#### RECORD EXTRACTS ####
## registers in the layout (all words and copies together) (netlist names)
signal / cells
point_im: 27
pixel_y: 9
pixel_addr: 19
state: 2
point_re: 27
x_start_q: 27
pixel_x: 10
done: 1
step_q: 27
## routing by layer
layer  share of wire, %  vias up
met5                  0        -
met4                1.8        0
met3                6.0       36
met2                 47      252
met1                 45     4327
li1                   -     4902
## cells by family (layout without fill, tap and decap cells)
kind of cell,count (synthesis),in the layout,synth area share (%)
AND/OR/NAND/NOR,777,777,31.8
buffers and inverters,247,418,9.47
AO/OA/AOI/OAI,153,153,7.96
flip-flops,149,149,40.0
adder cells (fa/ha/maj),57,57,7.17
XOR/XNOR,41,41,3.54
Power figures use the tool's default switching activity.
$ cat config.mk
export PLATFORM = sky130hd
export DESIGN_NAME = tiny16
export DESIGN_NICKNAME = d
export VERILOG_FILES = /design/src/tiny16_pkg.sv /design/src/tiny16.sv /design/src/tiny16_control.sv /design/src/tiny16_execute.sv /design/src/tiny16_regfile.sv /design/src/tiny16_stage_counter.sv
export SDC_FILE = /design/constraint.sdc
export NUM_CORES = 1
export LEC_CHECK = 0
export ABC_AREA = 1
export BUFFER_PORTS_ARGS = -buffer_cell sky130_fd_sc_hd__buf_2
export CAP_MARGIN = 20
export CORE_MARGIN = 2
export CORE_UTILIZATION = 60
export CTS_CLUSTER_SIZE = 8
export DETAILED_ROUTE_END_ITERATION = 10
export PLACE_DENSITY = 0.79
export RECOVER_POWER = 25
export SYNTH_ARGS = -nofsm -noshare
export SYNTH_HDL_FRONTEND = slang
export SYNTH_HIERARCHICAL = 1
export SYNTH_SLANG_ARGS = --single-unit
$ cat constraint.sdc
create_clock -name clk -period 6.45 [get_ports clk]
set_input_delay 0.3225 -clock clk [delete_from_list [all_inputs] [get_ports clk]]
set_output_delay 0.3225 -clock clk [all_outputs]
set_load 0.02 [all_outputs]
### src/verilog/nes_pkg.sv
// Shared constants and types for the NES cartridge loader
// Memory layout, iNES header layout, console hold count and controller values
// Mapper flag word, loader state and controller byte types

package nes_pkg;

	////////////////////////////////////////////////////////////
	// Cartridge memory layout
	////////////////////////////////////////////////////////////

	localparam int                    MEM_ADDR_W     = 22;
	localparam logic [MEM_ADDR_W-1:0] PRG_BASE       = 22'h000000;  // PRG ROM at bottom
	localparam logic [MEM_ADDR_W-1:0] CHR_BASE       = 22'h200000;  // CHR ROM in top half
	localparam int                    PRG_PAGE_BYTES = 16384;
	localparam int                    CHR_PAGE_BYTES = 8192;

	// iNES header
	localparam int          HEADER_BYTES = 16;
	localparam int          HDR_CNT_W    = $clog2(HEADER_BYTES);
	localparam logic [31:0] INES_MAGIC   = 32'h4E45531A;  // "NES" followed by 0x1A

	// Console hold after a download
	localparam int DOWNLOAD_HOLD_CYCLES = 255;
	localparam int HOLD_CNT_W           = $clog2(DOWNLOAD_HOLD_CYCLES + 1);

	////////////////////////////////////////////////////////////
	// Types
	////////////////////////////////////////////////////////////

	// Mapper flag word, fields listed from the top bit down
	typedef struct packed {
		logic [5:0] zero;
		logic       has_saves;
		logic [7:0] nes2_mapper;
		logic       four_screen;
		logic       chr_ram;
		logic       mirroring;
		logic [2:0] chr_size;   // log2 of 8K pages
		logic [2:0] prg_size;   // log2 of 16K pages
		logic [7:0] mapper;
	} mapper_flags_t;

	typedef enum logic [2:0] {
		LOAD_HEADER,
		LOAD_PRG,
		LOAD_CHR,
		LOAD_DONE,
		LOAD_ERROR
	} loader_state_t;

	typedef logic [7:0] pad_t;  // Host button order

	// Controllers
	localparam int   PAD_SHIFT_W    = 24;     // Pad, multitap pad, signature
	localparam pad_t MULTITAP_SIG_A = 8'h08;  // Port one signature
	localparam pad_t MULTITAP_SIG_B = 8'h04;  // Port two signature

endpackage

### src/verilog/ines_decode.sv
`timescale 1ns/1ns
// iNES header decoder
// Magic word and trainer check, page counts to size codes, mapper flag word

module ines_decode import nes_pkg::*; (
	input  logic [8*HEADER_BYTES-1:0] header,
	input  logic                      invert_mirroring,
	output logic                      header_ok,
	output mapper_flags_t             flags
);

	logic [7:0] hdr [HEADER_BYTES];
	logic       is_nes20;
	logic       is_dirty;

	// Page count to log2 size code, anything above 64 pages saturates
	function automatic logic [2:0] size_code(input logic [7:0] pages);
		logic [2:0] code;
		code = 3'd7;
		for (int i = 6; i >= 0; i--) begin
			if (pages <= (9'd1 << i))
				code = 3'(i);
		end
		return code;
	endfunction

	always_comb begin
		for (int i = 0; i < HEADER_BYTES; i++)
			hdr[i] = header[8*i +: 8];
	end

	assign is_nes20 = (hdr[7][3:2] == 2'b10);

	// Junk in bytes 9 to 15 of an old header, upper mapper nibble can't be trusted
	assign is_dirty = !is_nes20 &&
	                  ((hdr[9][7:1] != 7'd0) || (header[8*HEADER_BYTES-1:8*10] != '0));

	// No trainer support
	assign header_ok = ({hdr[0], hdr[1], hdr[2], hdr[3]} == INES_MAGIC) && !hdr[6][2];

	always_comb begin
		flags             = '0;
		flags.mapper      = {is_dirty ? 4'h0 : hdr[7][7:4], hdr[6][7:4]};
		flags.prg_size    = size_code(hdr[4]);
		flags.chr_size    = size_code(hdr[5]);
		flags.mirroring   = hdr[6][0] ^ invert_mirroring;
		flags.chr_ram     = (hdr[5] == 8'd0);    // No CHR pages
		flags.four_screen = hdr[6][3];
		flags.nes2_mapper = is_nes20 ? hdr[8] : 8'h00;
		flags.has_saves   = hdr[6][1];           // Battery bit
	end

endmodule

### src/verilog/joypad_serializer.sv
`timescale 1ns/1ns
// Controller port serializer for both NES joypad ports
// Strobe latching, four player multitap signatures and port swap

module joypad_serializer import nes_pkg::*; (
	input  logic       clk,
	input  logic       reset_nes,
	input  logic       joypad_strobe,
	input  logic       multitap,
	input  logic       swap,
	input  logic [1:0] joypad_clock,
	input  pad_t       pad_a,
	input  pad_t       pad_b,
	input  pad_t       pad_c,
	input  pad_t       pad_d,
	output logic [1:0] joypad_data
);

	logic [PAD_SHIFT_W-1:0] load_val [2];
	logic [PAD_SHIFT_W-1:0] shift_q  [2];
	logic [1:0]             clock_q;
	logic [1:0]             clock_fell;

	// Host order to NES order, A first out
	function automatic pad_t nes_order(input pad_t p);
		return {p[0], p[1], p[2], p[3], p[7], p[6], p[5], p[4]};
	endfunction

	assign clock_fell = clock_q & ~joypad_clock;

	// Without multitap the upper bits read back as ones
	always_comb begin
		load_val[0] = {multitap ? {MULTITAP_SIG_A, nes_order(pad_c)} : 16'hFFFF,
		               swap ? nes_order(pad_b) : nes_order(pad_a)};
		load_val[1] = {multitap ? {MULTITAP_SIG_B, nes_order(pad_d)} : 16'hFFFF,
		               swap ? nes_order(pad_a) : nes_order(pad_b)};
	end

	always_ff @(posedge clk) begin
		if (reset_nes) begin
			clock_q <= '0;
			for (int i = 0; i < 2; i++)
				shift_q[i] <= '0;
		end else begin
			clock_q <= joypad_clock;
			for (int i = 0; i < 2; i++) begin
				if (joypad_strobe)
					shift_q[i] <= load_val[i];   // Strobe keeps reloading
				else if (clock_fell[i])
					shift_q[i] <= {1'b0, shift_q[i][PAD_SHIFT_W-1:1]};
			end
		end
	end

	assign joypad_data = {shift_q[1][0], shift_q[0][0]};

endmodule

### src/verilog/mem_write_port.sv
`timescale 1ns/1ns
// Single entry write buffer toward cartridge memory
// Four-phase req/ack handshake and wait signal to the byte source

module mem_write_port import nes_pkg::*; (
	input  logic                  clk,
	input  logic                  reset_nes,
	input  logic                  wr_strobe,
	input  logic                  mem_ack,
	input  logic [MEM_ADDR_W-1:0] wr_addr,
	input  logic [7:0]            wr_data,
	output logic                  mem_req,
	output logic                  byte_wait,
	output logic [MEM_ADDR_W-1:0] mem_addr,
	output logic [7:0]            mem_data
);

	// byte_wait with mem_req low means the ack is being waited out
	always_ff @(posedge clk) begin
		if (reset_nes) begin
			mem_req   <= 1'b0;
			byte_wait <= 1'b0;
		end else if (wr_strobe) begin
			mem_req   <= 1'b1;
			byte_wait <= 1'b1;
		end else begin
			if (mem_req && mem_ack)
				mem_req <= 1'b0;               // Phase 3, drop request
			if (byte_wait && !mem_req && !mem_ack)
				byte_wait <= 1'b0;             // Phase 4 seen, source may continue
		end
	end

	always_ff @(posedge clk) begin
		if (wr_strobe) begin
			mem_addr <= wr_addr;
			mem_data <= wr_data;
		end
	end

	// Request payload must not move until the request drops
	a_req_stable: assert property (@(posedge clk) disable iff (reset_nes)
		mem_req |=> !mem_req || ($stable(mem_addr) && $stable(mem_data)));

	// Source honours the wait, one buffer entry only
	a_no_overrun: assert property (@(posedge clk) disable iff (reset_nes)
		byte_wait |-> !wr_strobe);

endmodule

### src/verilog/nes_loader_top.sv
`timescale 1ns/1ns
// Cartridge loader and controller top level
// Loader, memory write port, session control and joypad serializer

module nes_loader_top import nes_pkg::*; (
	input  logic                  clk,
	input  logic                  reset_nes,
	// Byte source
	input  logic                  downloading,
	input  logic                  byte_valid,
	input  logic [7:0]            byte_data,
	input  logic                  invert_mirroring,
	output logic                  byte_wait,
	// Cartridge memory
	output logic                  mem_req,
	input  logic                  mem_ack,
	output logic [MEM_ADDR_W-1:0] mem_addr,
	output logic [7:0]            mem_data,
	// Load status and console
	output logic                  loader_busy,
	output logic                  loader_done,
	output logic                  loader_fail,
	output logic                  console_reset,
	output mapper_flags_t         mapper_flags,
	// Controllers
	input  logic                  joypad_strobe,
	input  logic [1:0]            joypad_clock,
	input  logic                  multitap,
	input  logic                  swap,
	input  pad_t                  pad_a,
	input  pad_t                  pad_b,
	input  pad_t                  pad_c,
	input  pad_t                  pad_d,
	output logic [1:0]            joypad_data
);

	logic                  wr_strobe;
	logic [MEM_ADDR_W-1:0] wr_addr;
	logic [7:0]            wr_data;
	mapper_flags_t         loader_flags;

	////////////////////////////////////////////////////////////
	// Loading path
	////////////////////////////////////////////////////////////

	rom_loader u_loader (
		.clk              (clk),
		.reset_nes        (reset_nes),
		.downloading      (downloading),
		.byte_valid       (byte_valid),
		.invert_mirroring (invert_mirroring),
		.byte_data        (byte_data),
		.wr_strobe        (wr_strobe),
		.busy             (loader_busy),
		.done             (loader_done),
		.fail             (loader_fail),
		.wr_addr          (wr_addr),
		.wr_data          (wr_data),
		.flags            (loader_flags)
	);

	mem_write_port u_wport (
		.clk       (clk),
		.reset_nes (reset_nes),
		.wr_strobe (wr_strobe),
		.mem_ack   (mem_ack),
		.wr_addr   (wr_addr),
		.wr_data   (wr_data),
		.mem_req   (mem_req),
		.byte_wait (byte_wait),
		.mem_addr  (mem_addr),
		.mem_data  (mem_data)
	);

	session_control u_session (
		.clk           (clk),
		.reset_nes     (reset_nes),
		.downloading   (downloading),
		.loader_busy   (loader_busy),
		.loader_done   (loader_done),
		.loader_fail   (loader_fail),
		.loader_flags  (loader_flags),
		.console_reset (console_reset),
		.mapper_flags  (mapper_flags)
	);

	// Controller ports
	joypad_serializer u_joypad (
		.clk           (clk),
		.reset_nes     (reset_nes),
		.joypad_strobe (joypad_strobe),
		.multitap      (multitap),
		.swap          (swap),
		.joypad_clock  (joypad_clock),
		.pad_a         (pad_a),
		.pad_b         (pad_b),
		.pad_c         (pad_c),
		.pad_d         (pad_d),
		.joypad_data   (joypad_data)
	);

endmodule

### src/verilog/rom_loader.sv
`timescale 1ns/1ns
// iNES byte stream loader
// Header capture, PRG and CHR address generation, load status

module rom_loader import nes_pkg::*; (
	input  logic                  clk,
	input  logic                  reset_nes,
	input  logic                  downloading,
	input  logic                  byte_valid,
	input  logic                  invert_mirroring,
	input  logic [7:0]            byte_data,
	output logic                  wr_strobe,
	output logic                  busy,
	output logic                  done,
	output logic                  fail,
	output logic [MEM_ADDR_W-1:0] wr_addr,
	output logic [7:0]            wr_data,
	output mapper_flags_t         flags
);

	loader_state_t             state;
	logic [HDR_CNT_W-1:0]      hdr_cnt;
	logic [HDR_CNT_W-1:0]      hdr_idx;
	logic [8*HEADER_BYTES-1:0] header_q;
	logic [8*HEADER_BYTES-1:0] header_next;
	logic [MEM_ADDR_W-1:0]     next_addr;
	logic [MEM_ADDR_W-1:0]     bytes_left;
	logic [MEM_ADDR_W-1:0]     prg_bytes;
	logic [MEM_ADDR_W-1:0]     chr_bytes;
	logic                      downloading_q;
	logic                      start;
	logic                      take;
	logic                      hdr_we;
	logic                      data_we;
	logic                      header_last;
	logic                      header_ok;

	assign start   = downloading && !downloading_q;  // New file restarts the loader
	assign take    = byte_valid && downloading;
	assign hdr_idx = start ? '0 : hdr_cnt;
	assign hdr_we  = take && (start || state == LOAD_HEADER);
	assign data_we = take && !start && (state == LOAD_PRG || state == LOAD_CHR);

	assign header_last = hdr_we && (hdr_idx == HDR_CNT_W'(HEADER_BYTES - 1));

	// Header with the incoming byte merged, so the last byte decodes without a gap
	always_comb begin
		header_next = header_q;
		if (hdr_we)
			header_next[8*hdr_idx +: 8] = byte_data;
	end

	assign prg_bytes = MEM_ADDR_W'(32'(header_next[8*4 +: 8]) * PRG_PAGE_BYTES);
	assign chr_bytes = MEM_ADDR_W'(32'(header_next[8*5 +: 8]) * CHR_PAGE_BYTES);

	ines_decode u_decode (
		.header           (header_next),
		.invert_mirroring (invert_mirroring),
		.header_ok        (header_ok),
		.flags            (flags)
	);

	////////////////////////////////////////////////////////////
	// Load sequence
	////////////////////////////////////////////////////////////

	always_ff @(posedge clk) begin
		if (reset_nes) begin
			state         <= LOAD_HEADER;
			hdr_cnt       <= '0;
			next_addr     <= PRG_BASE;
			bytes_left    <= '0;
			downloading_q <= 1'b0;
			wr_strobe     <= 1'b0;
			busy          <= 1'b0;
			done          <= 1'b0;
			fail          <= 1'b0;
		end else begin
			downloading_q <= downloading;
			wr_strobe     <= data_we;

			if (start) begin
				state <= LOAD_HEADER;
				busy  <= 1'b0;
				done  <= 1'b0;
				fail  <= 1'b0;
			end

			if (hdr_we)
				hdr_cnt <= hdr_idx + 1'b1;
			else if (start)
				hdr_cnt <= '0;

			if (header_last) begin
				if (!header_ok) begin
					state <= LOAD_ERROR;
					done  <= 1'b1;
					fail  <= 1'b1;
				end else if (prg_bytes != '0) begin
					state      <= LOAD_PRG;
					next_addr  <= PRG_BASE;
					bytes_left <= prg_bytes;
					busy       <= 1'b1;
				end else if (chr_bytes != '0) begin
					state      <= LOAD_CHR;
					next_addr  <= CHR_BASE;
					bytes_left <= chr_bytes;
					busy       <= 1'b1;
				end else begin
					state <= LOAD_DONE;          // Header only, CHR RAM cart
					done  <= 1'b1;
				end
			end

			if (data_we) begin
				next_addr  <= next_addr + 1'b1;
				bytes_left <= bytes_left - 1'b1;
				if (bytes_left == MEM_ADDR_W'(1)) begin
					if (state == LOAD_PRG && chr_bytes != '0) begin
						state      <= LOAD_CHR;
						next_addr  <= CHR_BASE;
						bytes_left <= chr_bytes;
					end else begin
						state <= LOAD_DONE;
						busy  <= 1'b0;
						done  <= 1'b1;
					end
				end
			end
		end
	end

	// Header and write payload
	always_ff @(posedge clk) begin
		if (hdr_we)
			header_q <= header_next;
		if (data_we) begin
			wr_addr <= next_addr;
			wr_data <= byte_data;
		end
	end

	// Header bytes never reach memory
	a_no_header_write: assert property (@(posedge clk) disable iff (reset_nes)
		wr_strobe |-> state != LOAD_HEADER);

endmodule

### src/verilog/session_control.sv
`timescale 1ns/1ns
// Console hold reset and mapper flag latch

module session_control import nes_pkg::*; (
	input  logic          clk,
	input  logic          reset_nes,
	input  logic          downloading,
	input  logic          loader_busy,
	input  logic          loader_done,
	input  logic          loader_fail,
	input  mapper_flags_t loader_flags,
	output logic          console_reset,
	output mapper_flags_t mapper_flags
);

	logic                  init_done;  // First download seen
	logic [HOLD_CNT_W-1:0] hold_cnt;
	logic                  done_q;
	mapper_flags_t         flags_q;

	always_ff @(posedge clk) begin
		if (reset_nes) begin
			init_done <= 1'b0;
			hold_cnt  <= '0;
			done_q    <= 1'b0;
			flags_q   <= '0;
		end else begin
			done_q <= loader_done;
			if (downloading)
				init_done <= 1'b1;
			if (downloading)
				hold_cnt <= HOLD_CNT_W'(DOWNLOAD_HOLD_CYCLES);
			else if (!loader_busy && hold_cnt != '0)
				hold_cnt <= hold_cnt - 1'b1;   // Runs only once the loader is idle
			if (loader_done && !done_q)
				flags_q <= loader_flags;
		end
	end

	assign console_reset = !init_done || downloading || (hold_cnt != '0) || loader_fail;
	assign mapper_flags  = downloading ? mapper_flags_t'('0) : flags_q;

endmodule
### config.mk
export PLATFORM = sky130hd
export DESIGN_NAME = nes_loader_top
export DESIGN_NICKNAME = d
export VERILOG_FILES = /design/src/verilog/nes_pkg.sv /design/src/verilog/ines_decode.sv /design/src/verilog/joypad_serializer.sv /design/src/verilog/mem_write_port.sv /design/src/verilog/nes_loader_top.sv /design/src/verilog/rom_loader.sv /design/src/verilog/session_control.sv
export SDC_FILE = /design/constraint.sdc
export NUM_CORES = 1
export LEC_CHECK = 0
export BUFFER_PORTS_ARGS = -buffer_cell sky130_fd_sc_hd__buf_4
export CAP_MARGIN = 20
export CORE_AREA = 2 2 182 184
export CTS_CLUSTER_DIAMETER = 150
export DETAILED_ROUTE_END_ITERATION = 10
export DIE_AREA = 0 0 184 186
export PLACE_DENSITY = 0.67
export SLEW_MARGIN = 40
export SYNTH_ARGS = -nofsm -noshare
export SYNTH_HDL_FRONTEND = slang
export SYNTH_SLANG_ARGS = --single-unit
### constraint.sdc
create_clock -name clk -period 7.75 [get_ports clk]
set_input_delay 2.325 -clock clk [delete_from_list [all_inputs] [get_ports clk]]
set_output_delay 2.325 -clock clk [all_outputs]
set_load 0.01 [all_outputs]
==> metrics.cfg, run 1 <==
[run_status]
status=finished clean

[global_route]
grtUsageTotal_pct=23.60
grt_pass1_vias=11610
grt_overflow_total=0
grt_pass1_wl_mm=63.82
antenna_found_initial=0
grt_max_degree=95

[clock_network]
cts_made_buffers=37
cts_root_buf=clkbuf_16
clock_latency_ps=530
cts.reportedPaths.clkPinSlew_ps=60
post_cts_buffers=0
cts_buffer_depth=3
cts_num_sinks=329
ctsResizeCount=0
cts_tree=built
htree_levels=2
holdBufCountCts=0

[timing]
slew_viol_final=0
rsz0062_at_grt=no
period_minus_slack_ps=6289
finClkSkew_ps=25.88
max_slew_margin_pct=43.84
fin_crit_sh_pct=81.15
worst_hold_slack_ps=410.3
max_freq_mhz=159.0
finalHoldViolCount=0
setup_tns_ps=0
worst_pin_slew_ps=833.6
setup_violations=0

[floorplan]
ios=121
die_width_um=184
start_util_pct=49.25
core_mm2=0.03221
num_rows=66
dieArea_mm2=0.03422
die_h_um=186

[placed_design]
dpl_cell_area_mm2=0.01696
port_buffers=114
globalplace.congestion=0.8939
dp_hpwl_mm=27.28
dp.cells=2023

[power]
p_leak_nw=6.748
combPwrFrac_pct=4.9
power_density_mw_per_mm2=218.6
p_clk_share_pct=46.2
internal-power_w=0.003149
ir_worst_vdd_mv=0.1335
p_sw_w=0.0008478
power_frac_seq_pct=49.0
netSwitchingFraction_pct=21.21

[critical_path]
path_common_cell=buf_4
cpPeakStageDelay_ps=500
end_kind=flip-flop
start_kind=input port
required_ps=8110
crit_buf_inv=2
cp.arrival_ps=6650
cp_top_family=simple AND/OR/NAND/NOR gates
path_cells=buf_4 -> nand2b_1 -> and2_1 -> ha_1 -> nor2b_1 -> and3_1 -> nand3_1 -> mux2_2 -> o21ai_1 -> nor4b_4 -> or2_1 -> buf_4 -> a311oi_1
crit_fanout=35
path_class=input port to flip-flop
crit_slowest_cell=ha_1

[drt]
drc_errors=0
post_drt_wl_per_cell_um=19.42
first_pass_iters=5
drt-vias-per-instance=5.958
ant_nets=0
dr_total_vias=12470
drt_iter0_drc=1125
wl_mm=40.63

[layout]
syn_to_final_growth_pct=15.26
design_area_mm2=0.01828
final_common_cell=nand2_1
regArea_mm2=0.008909
nets=1717
drive_gt1_share_pct=14.61
layout_common_cells=nand2_1, edfxtp_1, o21ai_0, buf_4, nor2_1
n_fill_cell=2843
fin_cells=2092
diodes=0
multi_input_area_mm2=0.006380

[logic_synthesis]
syn_area_mm2=0.01586
yosys_warnings=0
synth_seq_cells=329
synthCells=1582
syn_avg_cell_area_um2=10.03
ys.flop_type=edfxtp_1
yosysSeqAreaShare_pct=56.17
netlist-cell-type-count=79
async_flop_share_pct=0
synth_edf_count=232

[run]
cap_viol_max_count=0

[hold_path]
hold_path_class=flip-flop to flip-flop

-- cells by family after synthesis --
| logic type | Yosys count | synth area share [%] |
|---|---|---|
| AO/OA/AOI/OAI | 375 | 14.38 |
| flip-flops | 329 | 56.17 |
| AND/OR/NAND/NOR | 656 | 20.61 |
| buffers and inverters | 148 | 3.992 |
| multiplexers | 51 | 3.369 |
| other | 1 | 0.02364 |
| XOR/XNOR | 12 | 0.6627 |
| adder cells (fa/ha/maj) | 10 | 0.7889 |
-- power groups by stage --
stage | registers [W] | clock network, W | logic, W
global placement | 0.00199 | 0 | 0.000189
CTS | 0.00196 | 0.00188 | 0.000193
global route | 0.00196 | 0.00194 | 0.000216
floorplan | 0.00199 | 0 | 0.000126
finish | 0.00196 | 0.00184 | 0.000195
detailed placement | 0.00199 | 0 | 0.000193
-- per-layer routing --
metal	vias to the layer above	part of all wire, %	GRT usage, %	wire length (um)
met5	-	0	0	0
met4	0	2.5	7.936	1033
met3	63	6.9	3.267	2801
met2	481	45	36.97	18180
met1	5984	46	33.85	18610
li1	5937	-	-	-
-- worst register-to-register path, stage by stage (launching register included) --
cell	delay [ps]
dfxtp_1	500
nand2b_1	300
buf_4	260
nand2_1	120
ha_1	580
nor4b_1	590
nand3_1	480
mux2_2	470
o21ai_1	210
nor4b_4	370
or2_1	180
buf_4	350
a311oi_1	190
-- per-stage QoR --
step | util [%] | power [W] | setup slack (ps)
after CTS | 56.69 | 0.004029 | 1523
after global routing | 56.76 | 0.004117 | 1070
after floorplan | - | 0.002114 | 449.3
after global placement | 52.60 | 0.002180 | 1086
after detailed placement | 52.67 | 0.002186 | 1019
final | 56.76 | 0.003996 | 1461
-- sequential cells by signal, indices dropped and copies added (netlist names), 3 cells and up --
| register | count |
|---|---|
| u_loader.hdr_cnt | 4 |
| u_session.hold_cnt | 8 |
| u_loader.bytes_left | 22 |
| u_loader.wr_data | 8 |
| u_loader.next_addr | 22 |
| u_loader.wr_addr | 22 |
| u_joypad.shift_q | 48 |
| u_loader.state | 3 |
| u_session.flags_q | 26 |
| u_wport.mem_addr | 22 |
| u_loader.header_q | 125 |
| u_wport.mem_data | 8 |
-- synthesized netlist by cell type (9+ instances only) --
cell	count	area [um^2]
o31ai_1	11	82.58
nand2_1	257	964.7
nand4_1	27	168.9
a21o_1	15	112.6
and3_1	19	118.9
a211oi_1	10	75.07
a31oi_1	12	75.07
ha_1	10	125.1
nor2_1	115	431.7
clkbuf_1	80	300.3
edfxtp_1	232	6967
a311oi_1	24	210.2
nor3_1	24	120.1
or4_1	15	112.6
and2_1	11	68.82
a22oi_1	13	97.59
inv_1	40	150.1
o21ai_0	175	875.8
mux2_2	19	214.0
dfxtp_1	97	1942
o21a_1	9	67.56
nor4_1	21	131.4
mux2i_1	32	320.3
or3_1	17	106.4
nor2b_1	50	312.8
nand3_1	43	215.2
a21oi_1	56	280.3
-- area by class of cell --
class,count,area share (%)
multi-input cells,1110,34.90
inverters,42,0.8761
well taps,408,2.793
clock buffers,49,5.708
clock inverters,18,1.362
flip-flops and latches,329,48.73
repair buffers,136,5.626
####
* THE TASK
Return exactly what appears in the records from the line with "final | 56.76 | 0.003996 | 1461" through the final line, and nothing else.

* RESPONSE AREA
final | 56.76 | 0.003996 | 1461
-- sequential cells by signal, indices dropped and copies added (netlist names), 3 cells and up --
| register | count |
|---|---|
| u_loader.hdr_cnt | 4 |
| u_session.hold_cnt | 8 |
| u_loader.bytes_left | 22 |
| u_loader.wr_data | 8 |
| u_loader.next_addr | 22 |
| u_loader.wr_addr | 22 |
| u_joypad.shift_q | 48 |
| u_loader.state | 3 |
| u_session.flags_q | 26 |
| u_wport.mem_addr | 22 |
| u_loader.header_q | 125 |
| u_wport.mem_data | 8 |
-- synthesized netlist by cell type (9+ instances only) --
cell	count	area [um^2]
o31ai_1	11	82.58
nand2_1	257	964.7
nand4_1	27	168.9
a21o_1	15	112.6
and3_1	19	118.9
a211oi_1	10	75.07
a31oi_1	12	75.07
ha_1	10	125.1
nor2_1	115	431.7
clkbuf_1	80	300.3
edfxtp_1	232	6967
a311oi_1	24	210.2
nor3_1	24	120.1
or4_1	15	112.6
and2_1	11	68.82
a22oi_1	13	97.59
inv_1	40	150.1
o21ai_0	175	875.8
mux2_2	19	214.0
dfxtp_1	97	1942
o21a_1	9	67.56
nor4_1	21	131.4
mux2i_1	32	320.3
or3_1	17	106.4
nor2b_1	50	312.8
nand3_1	43	215.2
a21oi_1	56	280.3
-- area by class of cell --
class,count,area share (%)
multi-input cells,1110,34.90
inverters,42,0.8761
well taps,408,2.793
clock buffers,49,5.708
clock inverters,18,1.362
flip-flops and latches,329,48.73
repair buffers,136,5.626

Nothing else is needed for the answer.